Hablando de música. Una vez, por Radio Belgrano, en un espacio fuera de programa, hubo una cantante que actuó por primera y única vez, y que mamá y yo escuchamos con la mayor atención y no poca perplejidad. Creo que en esa oportunidad la atención de mamá se puso a la altura de la mía. La mujer que cantó era lo más desafinado que se haya atrevido a cantar nunca, ni en broma. Nadie con tan poco sentido de lo que eran las notas ha llegado a terminar un compás; ella cantó cinco canciones enteras, boleros, o temas románticos, acompañada al piano. Quizás era una broma, no sé. Todo fue muy serio, el locutor la presentó con formalidad y leyó con voz lúgubre los nombres de las canciones entre una y otra… Era enigmático. Después siguieron con la programación habitual, sin más comentarios. Quizás era parienta del dueño de la radio, quizás pagó por su espacio para darse el gusto, o para cumplir una promesa, quién sabe. Cantar así, era como para avergonzarse de hacerlo a solas, bajo la ducha. Y ella cantó por la radio. Quizás era sorda, discapacitada, y lo suyo tenía mucho mérito (pero se olvidaron de decirlo). Quizás cantaba bien, y se puso nerviosa. Esto último es menos probable: era demasiado mala. Ni a propósito podría haber sido peor. Desafinaba en cada nota, no sólo en las difíciles. Era casi atonal… Es inexplicable. Lo inexplicable.
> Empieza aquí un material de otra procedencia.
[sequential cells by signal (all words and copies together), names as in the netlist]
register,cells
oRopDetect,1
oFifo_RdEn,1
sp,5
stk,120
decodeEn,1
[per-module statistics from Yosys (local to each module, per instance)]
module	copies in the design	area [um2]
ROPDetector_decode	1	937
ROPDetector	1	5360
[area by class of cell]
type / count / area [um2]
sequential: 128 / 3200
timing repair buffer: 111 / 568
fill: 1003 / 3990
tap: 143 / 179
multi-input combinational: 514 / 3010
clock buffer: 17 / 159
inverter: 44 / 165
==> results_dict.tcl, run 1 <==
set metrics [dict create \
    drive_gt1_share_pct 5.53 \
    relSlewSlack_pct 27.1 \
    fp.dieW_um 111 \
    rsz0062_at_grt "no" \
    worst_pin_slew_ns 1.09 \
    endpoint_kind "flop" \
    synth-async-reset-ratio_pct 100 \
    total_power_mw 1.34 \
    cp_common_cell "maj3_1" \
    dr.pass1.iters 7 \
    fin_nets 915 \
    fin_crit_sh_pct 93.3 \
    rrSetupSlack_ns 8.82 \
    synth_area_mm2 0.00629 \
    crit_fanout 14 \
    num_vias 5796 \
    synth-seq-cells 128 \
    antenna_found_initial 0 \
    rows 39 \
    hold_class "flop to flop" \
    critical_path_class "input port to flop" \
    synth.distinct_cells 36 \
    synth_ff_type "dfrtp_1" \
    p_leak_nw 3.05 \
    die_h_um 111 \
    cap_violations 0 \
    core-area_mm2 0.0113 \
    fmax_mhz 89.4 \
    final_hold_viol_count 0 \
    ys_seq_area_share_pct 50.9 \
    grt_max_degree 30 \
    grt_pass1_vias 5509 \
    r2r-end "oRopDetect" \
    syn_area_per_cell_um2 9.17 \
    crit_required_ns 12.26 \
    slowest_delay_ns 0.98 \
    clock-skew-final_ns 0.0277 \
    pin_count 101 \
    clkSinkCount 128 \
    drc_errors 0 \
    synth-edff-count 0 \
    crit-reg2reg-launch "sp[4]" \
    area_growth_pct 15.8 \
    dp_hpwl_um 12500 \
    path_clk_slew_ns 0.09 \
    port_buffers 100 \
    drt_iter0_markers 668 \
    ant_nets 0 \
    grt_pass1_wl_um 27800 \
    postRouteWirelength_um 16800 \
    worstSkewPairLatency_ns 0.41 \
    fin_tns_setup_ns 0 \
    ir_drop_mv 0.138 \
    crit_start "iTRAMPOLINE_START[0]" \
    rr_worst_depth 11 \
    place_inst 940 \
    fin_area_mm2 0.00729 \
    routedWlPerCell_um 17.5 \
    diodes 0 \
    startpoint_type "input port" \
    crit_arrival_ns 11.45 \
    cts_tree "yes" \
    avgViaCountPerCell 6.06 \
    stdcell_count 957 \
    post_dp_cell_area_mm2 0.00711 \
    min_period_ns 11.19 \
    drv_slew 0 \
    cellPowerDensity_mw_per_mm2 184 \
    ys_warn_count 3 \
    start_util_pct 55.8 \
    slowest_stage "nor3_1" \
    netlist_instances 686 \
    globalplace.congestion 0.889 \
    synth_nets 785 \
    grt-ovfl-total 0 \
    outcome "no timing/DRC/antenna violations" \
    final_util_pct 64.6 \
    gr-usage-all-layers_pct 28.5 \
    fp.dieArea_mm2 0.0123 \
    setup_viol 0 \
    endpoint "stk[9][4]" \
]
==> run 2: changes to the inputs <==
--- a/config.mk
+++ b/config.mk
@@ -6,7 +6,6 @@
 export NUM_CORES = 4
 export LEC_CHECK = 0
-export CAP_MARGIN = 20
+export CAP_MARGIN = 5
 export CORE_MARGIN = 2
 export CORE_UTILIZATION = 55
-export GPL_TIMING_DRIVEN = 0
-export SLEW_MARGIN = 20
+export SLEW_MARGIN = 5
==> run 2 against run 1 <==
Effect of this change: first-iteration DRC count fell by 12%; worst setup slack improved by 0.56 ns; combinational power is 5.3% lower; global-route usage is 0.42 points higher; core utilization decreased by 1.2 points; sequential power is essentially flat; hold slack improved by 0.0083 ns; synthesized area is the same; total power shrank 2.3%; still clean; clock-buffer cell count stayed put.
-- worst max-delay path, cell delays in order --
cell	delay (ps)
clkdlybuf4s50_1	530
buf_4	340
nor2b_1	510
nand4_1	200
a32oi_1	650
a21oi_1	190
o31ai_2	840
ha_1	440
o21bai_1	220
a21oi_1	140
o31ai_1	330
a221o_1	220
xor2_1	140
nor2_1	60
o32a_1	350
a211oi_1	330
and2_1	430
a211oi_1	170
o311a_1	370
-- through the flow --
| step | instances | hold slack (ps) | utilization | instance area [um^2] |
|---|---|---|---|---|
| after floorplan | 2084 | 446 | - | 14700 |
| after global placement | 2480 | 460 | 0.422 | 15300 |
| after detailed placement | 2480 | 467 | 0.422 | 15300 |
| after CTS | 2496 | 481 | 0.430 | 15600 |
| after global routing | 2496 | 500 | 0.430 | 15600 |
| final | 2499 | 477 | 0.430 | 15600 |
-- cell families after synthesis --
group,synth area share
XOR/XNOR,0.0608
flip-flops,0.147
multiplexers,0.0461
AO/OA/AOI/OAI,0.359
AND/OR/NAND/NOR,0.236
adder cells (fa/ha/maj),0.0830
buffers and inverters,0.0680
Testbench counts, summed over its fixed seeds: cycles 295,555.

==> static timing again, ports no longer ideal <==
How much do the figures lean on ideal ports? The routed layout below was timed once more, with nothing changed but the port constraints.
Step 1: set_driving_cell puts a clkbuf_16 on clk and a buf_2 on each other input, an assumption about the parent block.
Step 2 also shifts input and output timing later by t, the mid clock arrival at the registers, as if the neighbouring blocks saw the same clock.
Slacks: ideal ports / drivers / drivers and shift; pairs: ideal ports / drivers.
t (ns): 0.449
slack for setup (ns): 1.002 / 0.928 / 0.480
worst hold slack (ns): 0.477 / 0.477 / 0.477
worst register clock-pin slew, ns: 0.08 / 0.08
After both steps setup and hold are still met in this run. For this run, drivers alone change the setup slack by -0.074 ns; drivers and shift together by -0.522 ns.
Lo verdaderamente inexplicable no tiene otro santuario que los medios de comunicación masivos.
Pues bien, la presencia inexplicable de esta cantante en medio de mi memoria, en medio de la radio, en medio del universo, es lo más raro que contiene este libro. Lo más raro que me pasó. Lo único de lo que no estoy en condiciones de dar la razón. Y no porque mi propósito sea explicar el tejido de acontecimientos rarísimos que es mi vida, sino porque sospecho que en este caso la explicación existe, existe realmente, en algún lugar de la Argentina, en la mente de algún hijo, algún sobrino, algún testigo presencial… O ella misma, la Desafinada… quizás vive todavía, y recuerda, y si me está leyendo… Mi número está en la guía. Siempre tengo encendido el contestador automático, pero estoy al lado del teléfono. No tiene más que darse a conocer… No el nombre, por supuesto, que no me diría nada. Que cante. Unas notas nada más, cualquier pasaje, por breve que sea, de una de aquellas canciones, y con toda seguridad voy a reconocerla.